Pierre – Que se passe-t-il Jésus ? Plus d’appétit ?

Rufina – Le brunet a des cernes sous les yeux comme s’il n’avait pas fermé l’œil de la nuit.

Jésus – C’est vrai, Rufina. Mais ce n’est rien. J’avais seulement besoin d’y voir clair. En vérité, cela fait des mois que je prie Dieu de nous montrer le chemin et…

Pierre – Et quoi ?

Jésus – Camarades, je crois bien que l’heure est arrivée.

Jacques – L’heure de quoi, Jésus ?

Jésus – D’aller à Jérusalem. Il est temps que dans la capitale aussi, dans le cœur du pays, les pauvres se rassemblent pour partager ce qu’ils ont et ainsi faire front au vieux monde qui s’achève. Oui, ce que nous avons dit tant de fois dans tous les coins de Galilée, nous allons le répéter sur les toits de la grande ville.

Pierre – Dis-donc Rufi, tu n’aurais pas mis trop de piment dans la soupe ? Jésus est en train de cracher le feu !

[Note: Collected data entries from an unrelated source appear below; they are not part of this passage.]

$ cat config.mk
export PLATFORM = sky130hd
export DESIGN_NAME = trap_priority_stack_check
export DESIGN_NICKNAME = d
export VERILOG_FILES = /design/src/hw/trap_pkg.sv /design/src/hw/trap_priority_stack_check.sv
export SDC_FILE = /design/constraint.sdc
export NUM_CORES = 1
export LEC_CHECK = 0
export BUFFER_PORTS_ARGS = -buffer_cell sky130_fd_sc_hd__buf_2
export CAP_MARGIN = 40
export CORE_MARGIN = 2
export CORE_UTILIZATION = 35
export DETAILED_ROUTE_END_ITERATION = 10
export MAX_ROUTING_LAYER = met4
export PLACE_DENSITY_LB_ADDON = 0.1
export SYNTH_ARGS = -nofsm -noshare
export SYNTH_HDL_FRONTEND = slang
export SYNTH_SLANG_ARGS = --single-unit
export TNS_END_PERCENT = 1
$ cat constraint.sdc
create_clock -name mclk -period 4.1 [get_ports mclk]
set_input_delay 0.615 -clock mclk [delete_from_list [all_inputs] [get_ports mclk]]
set_output_delay 0.615 -clock mclk [all_outputs]
set_load 0.02 [all_outputs]
$ cat src/hw/trap_pkg.sv
// Constants, vectors, register map and carrier types for the trap and stack check unit.
package trap_pkg;

  // Number of arbitrated request sources, in priority order.
  localparam int unsigned NUM_SRC = 17;

  // Source positions in the request vector; position 0 wins.
  localparam int unsigned SRC_CONSOLE = 0;
  localparam int unsigned SRC_MMGT    = 1;
  localparam int unsigned SRC_YELLOW  = 2;
  localparam int unsigned SRC_POWER_FAIL_TRAP    = 3;
  localparam int unsigned SRC_FLOAT   = 4;
  localparam int unsigned SRC_TRACE   = 16;

  // Interrupt level of each source; zero means the priority field never blocks it.
  localparam logic [2:0] SRC_LEVEL [NUM_SRC] = '{
    3'h0, 3'h0, 3'h0, 3'h0, 3'h0, 3'h7, 3'h7, 3'h6, 3'h6,
    3'h5, 3'h5, 3'h4, 3'h4, 3'h3, 3'h2, 3'h1, 3'h0};
  // Sources that are external bus requests rather than internal traps.
  localparam logic [NUM_SRC-1:0] SRC_IS_BUS = 17'h0_1540;

  // Trap vectors, octal values as used by the processor.
  localparam logic [8:0] VEC_FLOAT  = 9'o244;
  localparam logic [8:0] VEC_MMGT   = 9'o250;
  localparam logic [8:0] VEC_POWER_FAIL_TRAP   = 9'o024;
  localparam logic [8:0] VEC_TRACE  = 9'o014;
  localparam logic [8:0] VEC_PROGRAM_INTERRUPT_REQUEST   = 9'o240;
  localparam logic [8:0] VEC_YELLOW = 9'o004;
  localparam logic [8:0] VEC_NONE   = 9'h0_000;

  // Break branch codes and their microaddresses.
  localparam logic [1:0] BRK_POWER_UP = 2'b00;
  localparam logic [1:0] BRK_NO_TRAP  = 2'b01;
  localparam logic [1:0] BRK_TRAP     = 2'b10;
  localparam logic [1:0] BRK_STACK    = 2'b11;
  localparam logic [7:0] UADDR_POWER_UP = 8'o100;
  localparam logic [7:0] UADDR_NO_TRAP  = 8'o120;
  localparam logic [7:0] UADDR_TRAP     = 8'o140;
  localparam logic [7:0] UADDR_STACK    = 8'o160;

  // Address bits 7 to 5 all ones mark the 16-word warning zone.
  localparam logic [2:0] WARN_ZONE_BITS = 3'h7;

  // Register byte offsets on the bus.
  localparam logic [7:0] REG_CONTROL     = 8'h00;
  localparam logic [7:0] REG_STACK_LIMIT = 8'h04;
  localparam logic [7:0] REG_STATUS      = 8'h08;
  localparam logic [7:0] REG_HONOR       = 8'h0C;

  // Control register fields and reset values.
  localparam int unsigned CTRL_PRIO_LSB   = 0;
  localparam int unsigned CTRL_LEGACY_BIT = 3;
  localparam logic [2:0]  PRIO_RESET      = 3'h0;
  localparam logic [7:0]  LIMIT_RESET     = 8'h00;

  // Bus transfer type for a new single transfer.
  localparam logic [1:0] HTRANS_NONSEQ = 2'b10;

  // Request lines from the processor, all active high.
  typedef struct packed {
    logic       console_flag;
    logic       memory_mgmt_trap;
    logic       power_fail_trap;
    logic       float_exception_trap;
    logic       trace_trap;
    logic [7:1] program_interrupt_request;
    logic [7:4] bus_request;
  } request_t;

  // Description of the current bus cycle from the microsequencer.
  typedef struct packed {
    logic [15:0] bus_address_mux;
    logic        byte_instruction;
    logic        first_byte_operand_cycle;
    logic        second_byte_operand_cycle;
    logic        first_source_read;
    logic        second_source_read;
    logic        kernel_stack_reference;
    logic        stack_write_or_pause;
    logic        internal_address_hit;
  } cycle_t;

endpackage

$ cat src/hw/trap_priority_stack_check.sv
// Trap arbitration, break branch selection, odd address and stack limit checking.
`timescale 1ns/10ps

// Overview of operation
// [RQ1] Honor a request only when no higher priority request is pending.
// [RQ2] Priority field blocks interrupt levels at and below its value.
// [RQ3] Pending-service asserted whenever any honor output is active.
// [RQ4] Vector enable set on interrupt pause entry unless servicing a bus request.
// [RQ5] With vector enable set, honored trap drives its fixed vector.
// [RQ6] Trap inhibit asserted while vector enable or request-strobe block set.
// [RQ7] Vector enable cleared by the bus acknowledge after vector load.
// [RQ8] Break select: power-up 00, no trap 01, trap 10, stack error 11.
// [RQ9] Break targets are microaddresses 100, 120, 140 and 160.
// [RQ10] Odd address during a non-byte instruction is an odd-address error.
// [RQ11] Plain, kernel, conditional and write cycles fault on odd address always.
// [RQ12] Odd address legal only in byte operand, second or non-legacy first source reads.
// [RQ13] Kernel stack cycles compare address high byte with limit; below is red.
// [RQ14] Fatal violation set at T5 only while error flag or strobe block clear.
// [RQ15] Fatal violation held until abort acknowledge.
// [RQ16] Equal high byte outside the warning zone is fatal at T5.
// [RQ17] Stack reference to an internal register address is fatal.
// [RQ18] Equal high byte inside warning zone sets warning flag at T2.
// [RQ19] Warning sets stack error flag only when honored and acknowledged.
// [RQ20] All flags cleared by initialization and sampled on the clock.
module trap_priority_stack_check
  import trap_pkg::*;
(
  // Clock and reset
  input  wire logic             mclk,
  input  wire logic             reset_n,
  // Bus slave
  input  wire logic             hsel,
  input  wire logic [31:0]      haddr,
  input  wire logic [1:0]       htrans,
  input  wire logic             hwrite,
  input  wire logic [2:0]       hsize,
  input  wire logic [31:0]      hwdata,
  input  wire logic             hready,
  output logic      [31:0]      hrdata,
  output logic                  hreadyout,
  output logic                  hresp,
  // Requests and processor state
  input  wire request_t         requests,
  input  wire logic             power_up_flag,
  input  wire logic             t2_pulse,
  input  wire logic             t5_pulse,
  input  wire logic             interrupt_pause_state,
  input  wire logic             bus_acknowledge,
  input  wire logic             abort_acknowledge,
  input  wire logic             abort_clear,
  input  wire logic             clear_flags,
  // Current bus cycle
  input  wire cycle_t           cycle,
  // Results to the microsequencer
  output logic                  service_request_pending,
  output logic [NUM_SRC-1:0]    honor,
  output logic                  internal_trap_pending,
  output logic                  vector_enable_flag,
  output logic [8:0]            trap_vector,
  output logic                  trap_vector_inhibit,
  output logic [1:0]            break_branch_select,
  output logic [7:0]            break_target,
  output logic                  odd_address_error,
  output logic                  fatal_stack_violation,
  output logic                  stack_warning_flag,
  output logic                  stack_error_flag,
  output logic                  request_strobe_block
);

  logic [2:0]         processor_priority;
  logic               legacy_model_option;
  logic [7:0]         stack_limit_register;
  logic [7:1]         block_level;
  logic [NUM_SRC-1:0] raw_req;
  logic [NUM_SRC-1:0] eligible;
  logic [NUM_SRC-1:0] next_honor;
  logic               next_trap;
  logic [8:0]         next_vector;
  logic               stack_check;
  logic               high_equal;
  logic               high_below;
  logic               warning_zone_match;
  logic               red_condition;
  logic               odd_legal;
  logic [1:0]         next_select;
  logic [7:0]         next_target;
  logic               bus_write;
  logic               bus_read;
  logic [31:0]        read_value;
  logic               honor_bus;

  // Level blocks.
  // [RQ2] Decode priority field.
  genvar lv;
  generate
    for (lv = 1; lv <= 7; lv++)
    begin : g_block
      assign block_level[lv] = (processor_priority >= 3'(lv));
    end
  endgenerate

  assign raw_req = {requests.trace_trap,
                    requests.program_interrupt_request[1],
                    requests.program_interrupt_request[2],
                    requests.program_interrupt_request[3],
                    requests.bus_request[4],
                    requests.program_interrupt_request[4],
                    requests.bus_request[5],
                    requests.program_interrupt_request[5],
                    requests.bus_request[6],
                    requests.program_interrupt_request[6],
                    requests.bus_request[7],
                    requests.program_interrupt_request[7],
                    requests.float_exception_trap,
                    requests.power_fail_trap,
                    stack_warning_flag,
                    requests.memory_mgmt_trap,
                    requests.console_flag};

  // Mask each source by its level.
  genvar si;
  generate
    for (si = 0; si < NUM_SRC; si++)
    begin : g_mask
      // [RQ2] Level gating; level zero is never blocked.
      if (SRC_LEVEL[si] == 3'h0)
        assign eligible[si] = raw_req[si];
      else
        assign eligible[si] = raw_req[si] && !block_level[SRC_LEVEL[si]];
    end
  endgenerate

  // [RQ1] Fixed priority pick.
  always_comb
  begin
    next_honor = '0;
    for (int i = NUM_SRC - 1; i >= 0; i--)
    begin
      if (eligible[i])
      begin
        next_honor = '0;
        next_honor[i] = 1'b1;
      end
    end
  end

  assign next_trap = |(next_honor & ~SRC_IS_BUS & ~(NUM_SRC'(1) << SRC_CONSOLE));
  assign honor_bus = |(honor & SRC_IS_BUS);

  // A strobe block during an abort keeps every honor output low.
  always_ff @(posedge mclk or negedge reset_n)
  begin
    if (!reset_n)
    begin
      honor                   <= '0;
      service_request_pending <= 1'b0;
      internal_trap_pending   <= 1'b0;
    end
    else
    begin
      // [RQ1] Register the winner.
      honor                   <= request_strobe_block ? '0 : next_honor;
      // [RQ3] Any honor pending.
      service_request_pending <= !request_strobe_block && (|next_honor);
      internal_trap_pending   <= !request_strobe_block && next_trap;
    end
  end

  // Vector enable.
  always_ff @(posedge mclk or negedge reset_n)
  begin
    if (!reset_n)
    begin
      vector_enable_flag <= 1'b0;
    end
    else if (interrupt_pause_state && !honor_bus)
    begin
      // [RQ4] Set unless bus request.
      vector_enable_flag <= 1'b1;
    end
    else if (bus_acknowledge)
    begin
      // [RQ7] Cleared by acknowledge.
      vector_enable_flag <= 1'b0;
    end
  end

  // [RQ5] Vector per trap.
  always_comb
  begin
    next_vector = VEC_NONE;
    if (vector_enable_flag)
    begin
      if (honor[SRC_FLOAT])
        next_vector = VEC_FLOAT;
      else if (honor[SRC_MMGT])
        next_vector = VEC_MMGT;
      else if (honor[SRC_POWER_FAIL_TRAP])
        next_vector = VEC_POWER_FAIL_TRAP;
      else if (honor[SRC_YELLOW])
        next_vector = VEC_YELLOW;
      else if (honor[SRC_TRACE])
        next_vector = VEC_TRACE;
      else if (|(honor & ~SRC_IS_BUS & ~(NUM_SRC'(1) << SRC_CONSOLE)))
        next_vector = VEC_PROGRAM_INTERRUPT_REQUEST;
    end
  end

  always_ff @(posedge mclk or negedge reset_n)
  begin
    if (!reset_n)
    begin
      trap_vector         <= VEC_NONE;
      trap_vector_inhibit <= 1'b0;
    end
    else
    begin
      trap_vector         <= next_vector;
      // [RQ6] Inhibit instruction vectors.
      trap_vector_inhibit <= vector_enable_flag || request_strobe_block;
    end
  end

  // An abort blocks strobing; stack aborts hold it until the next fetch, power aborts only until the bus acknowledge as the block clears honor.
  always_ff @(posedge mclk or negedge reset_n)
  begin
    if (!reset_n)
      request_strobe_block <= 1'b0;
    else if (abort_clear)
      request_strobe_block <= 1'b1;
    else if (clear_flags)
      request_strobe_block <= 1'b0;
    else if (bus_acknowledge && !stack_error_flag && !honor[SRC_POWER_FAIL_TRAP])
      request_strobe_block <= 1'b0;
  end

  // [RQ8] Break select encoding.
  always_comb
  begin
    if (stack_error_flag)
      next_select = BRK_STACK;
    else if (power_up_flag)
      next_select = BRK_POWER_UP;
    else if (next_trap && !request_strobe_block)
      next_select = BRK_TRAP;
    else
      next_select = BRK_NO_TRAP;
    // [RQ9] Microaddress map.
    case (next_select)
      BRK_POWER_UP: next_target = UADDR_POWER_UP;
      BRK_NO_TRAP:  next_target = UADDR_NO_TRAP;
      BRK_TRAP:     next_target = UADDR_TRAP;
      default:      next_target = UADDR_STACK;
    endcase
  end

  always_ff @(posedge mclk or negedge reset_n)
  begin
    if (!reset_n)
    begin
      break_branch_select <= BRK_POWER_UP;
      break_target        <= UADDR_POWER_UP;
    end
    else
    begin
      break_branch_select <= next_select;
      break_target        <= next_target;
    end
  end

  // [RQ12] Legal odd-address cycles.
  assign odd_legal = cycle.first_byte_operand_cycle || cycle.second_byte_operand_cycle ||
                     cycle.second_source_read ||
                     (cycle.first_source_read && !legacy_model_option);

  always_ff @(posedge mclk or negedge reset_n)
  begin
    if (!reset_n)
      odd_address_error <= 1'b0;
    else
      // [RQ10] [RQ11] Odd address check.
      odd_address_error <= cycle.bus_address_mux[0] &&
                           (!cycle.byte_instruction || !odd_legal);
  end

  // [RQ13] Stack limit compare.
  assign stack_check        = cycle.kernel_stack_reference && cycle.stack_write_or_pause;
  assign high_equal         = cycle.bus_address_mux[15:8] == stack_limit_register;
  assign high_below         = cycle.bus_address_mux[15:8] < stack_limit_register;
  assign warning_zone_match = cycle.bus_address_mux[7:5] == WARN_ZONE_BITS;
  // [RQ16] [RQ17] Red conditions.
  assign red_condition = stack_check &&
                         (high_below || (high_equal && !warning_zone_match) ||
                          cycle.internal_address_hit);

  // The latch must outlive the pause so the abort routine sees it.
  always_ff @(posedge mclk or negedge reset_n)
  begin
    if (!reset_n)
      fatal_stack_violation <= 1'b0;
    // [RQ14] Set at T5 when unblocked.
    else if (t5_pulse && red_condition && (!stack_error_flag || !request_strobe_block))
      fatal_stack_violation <= 1'b1;
    // [RQ15] Held until acknowledge.
    else if (abort_acknowledge)
      fatal_stack_violation <= 1'b0;
  end

  always_ff @(posedge mclk or negedge reset_n)
  begin
    if (!reset_n)
      stack_warning_flag <= 1'b0;
    // [RQ18] Warning at T2.
    else if (t2_pulse && stack_check && high_equal && warning_zone_match)
      stack_warning_flag <= 1'b1;
    else if (bus_acknowledge && honor[SRC_YELLOW])
      stack_warning_flag <= 1'b0;
  end

  always_ff @(posedge mclk or negedge reset_n)
  begin
    if (!reset_n)
      stack_error_flag <= 1'b0;
    else if (t2_pulse && fatal_stack_violation)
      stack_error_flag <= 1'b1;
    // [RQ19] Deferred warning service.
    else if (bus_acknowledge && honor[SRC_YELLOW])
      stack_error_flag <= 1'b1;
    // [RQ20] Cleared at next fetch.
    else if (clear_flags)
      stack_error_flag <= 1'b0;
  end

  // Zero wait state slave; read data is captured in the address phase.
  assign bus_write = hsel && hready && htrans == HTRANS_NONSEQ && hwrite;
  assign bus_read  = hsel && hready && htrans == HTRANS_NONSEQ && !hwrite;

  logic       wr_pending;
  logic [7:0] wr_offset;

  always_comb
  begin
    case (haddr[7:0])
      REG_CONTROL:     read_value = {28'h000_0000, legacy_model_option, processor_priority};
      REG_STACK_LIMIT: read_value = {24'h00_0000, stack_limit_register};
      REG_STATUS:      read_value = {18'h0_0000, break_branch_select, request_strobe_block,
                                     stack_error_flag, stack_warning_flag,
                                     fatal_stack_violation, odd_address_error,
                                     trap_vector_inhibit, vector_enable_flag,
                                     internal_trap_pending, service_request_pending,
                                     power_up_flag, 2'b00};
      REG_HONOR:       read_value = {15'h0000, honor};
      default:         read_value = 32'h0000_0000;
    endcase
  end

  always_ff @(posedge mclk or negedge reset_n)
  begin
    if (!reset_n)
    begin
      hrdata     <= 32'h0000_0000;
      hreadyout  <= 1'b1;
      hresp      <= 1'b0;
      wr_pending <= 1'b0;
      wr_offset  <= 8'h00;
    end
    else
    begin
      hrdata     <= bus_read ? read_value : 32'h0000_0000;
      hreadyout  <= 1'b1;
      hresp      <= 1'b0;
      wr_pending <= bus_write;
      wr_offset  <= haddr[7:0];
    end
  end

  // Software writes the priority field, option and stack limit in the data phase.
  always_ff @(posedge mclk or negedge reset_n)
  begin
    if (!reset_n)
    begin
      processor_priority   <= PRIO_RESET;
      legacy_model_option  <= 1'b0;
      stack_limit_register <= LIMIT_RESET;
    end
    else if (wr_pending && wr_offset == REG_CONTROL)
    begin
      processor_priority  <= hwdata[CTRL_PRIO_LSB +: 3];
      legacy_model_option <= hwdata[CTRL_LEGACY_BIT];
    end
    else if (wr_pending && wr_offset == REG_STACK_LIMIT)
    begin
      stack_limit_register <= hwdata[7:0];
    end
  end

endmodule // trap_priority_stack_check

Judas – Bon, brunet, alors, quand est-ce qu’on se met en route ?

Jésus – Le plus vite possible, Judas. Dieu est pressé. Il y a trop de misère dans le pays. Hérode en profite trop dans le nord et les Romains en profitent trop dans le sud. Pendant ce temps, Caïphe et les prêtres d’Israël parlent de patience. Camarades : La patience est terminée ! Il est temps de mettre le feu à tous ces renards comme le fit Samson autrefois et que tout prenne feu !

Judas – Parfaitement, oui monsieur ! Il ne faut pas avoir peur de mettre le feu. La cendre est le meilleur engrais qui existe !

Rufina – L’engrais, ça va être vous ! Mais, vous êtes fous ? La dernière fois, on a failli vous faire prisonniers et vous voulez retourner à Jérusalem ? Autant dire que vous allez vous mettre dans la gueule du loup !

Jésus – C’est vrai, Rufina. C’est ce que nous allons faire. Samson aussi s’est compromis, mais le Seigneur lui a donné la force dont il avait besoin pour casser la gueule du lion ! Dieu ne nous laissera pas tomber nous non plus quand nous serons à Jérusalem, j’en suis sûr !

Thomas – Eh bien, moi, je-je-je suis sûr des crocs du lion, mai-mai-mais enfin, s’il faut y aller, a-a-allons-y.

Pierre – Il faut faire vite, la Pâque approche !

Judas – Il faut profiter de ce moment-là, camarades. C’est pendant la fête qu’il y a le plus de gens dans la ville.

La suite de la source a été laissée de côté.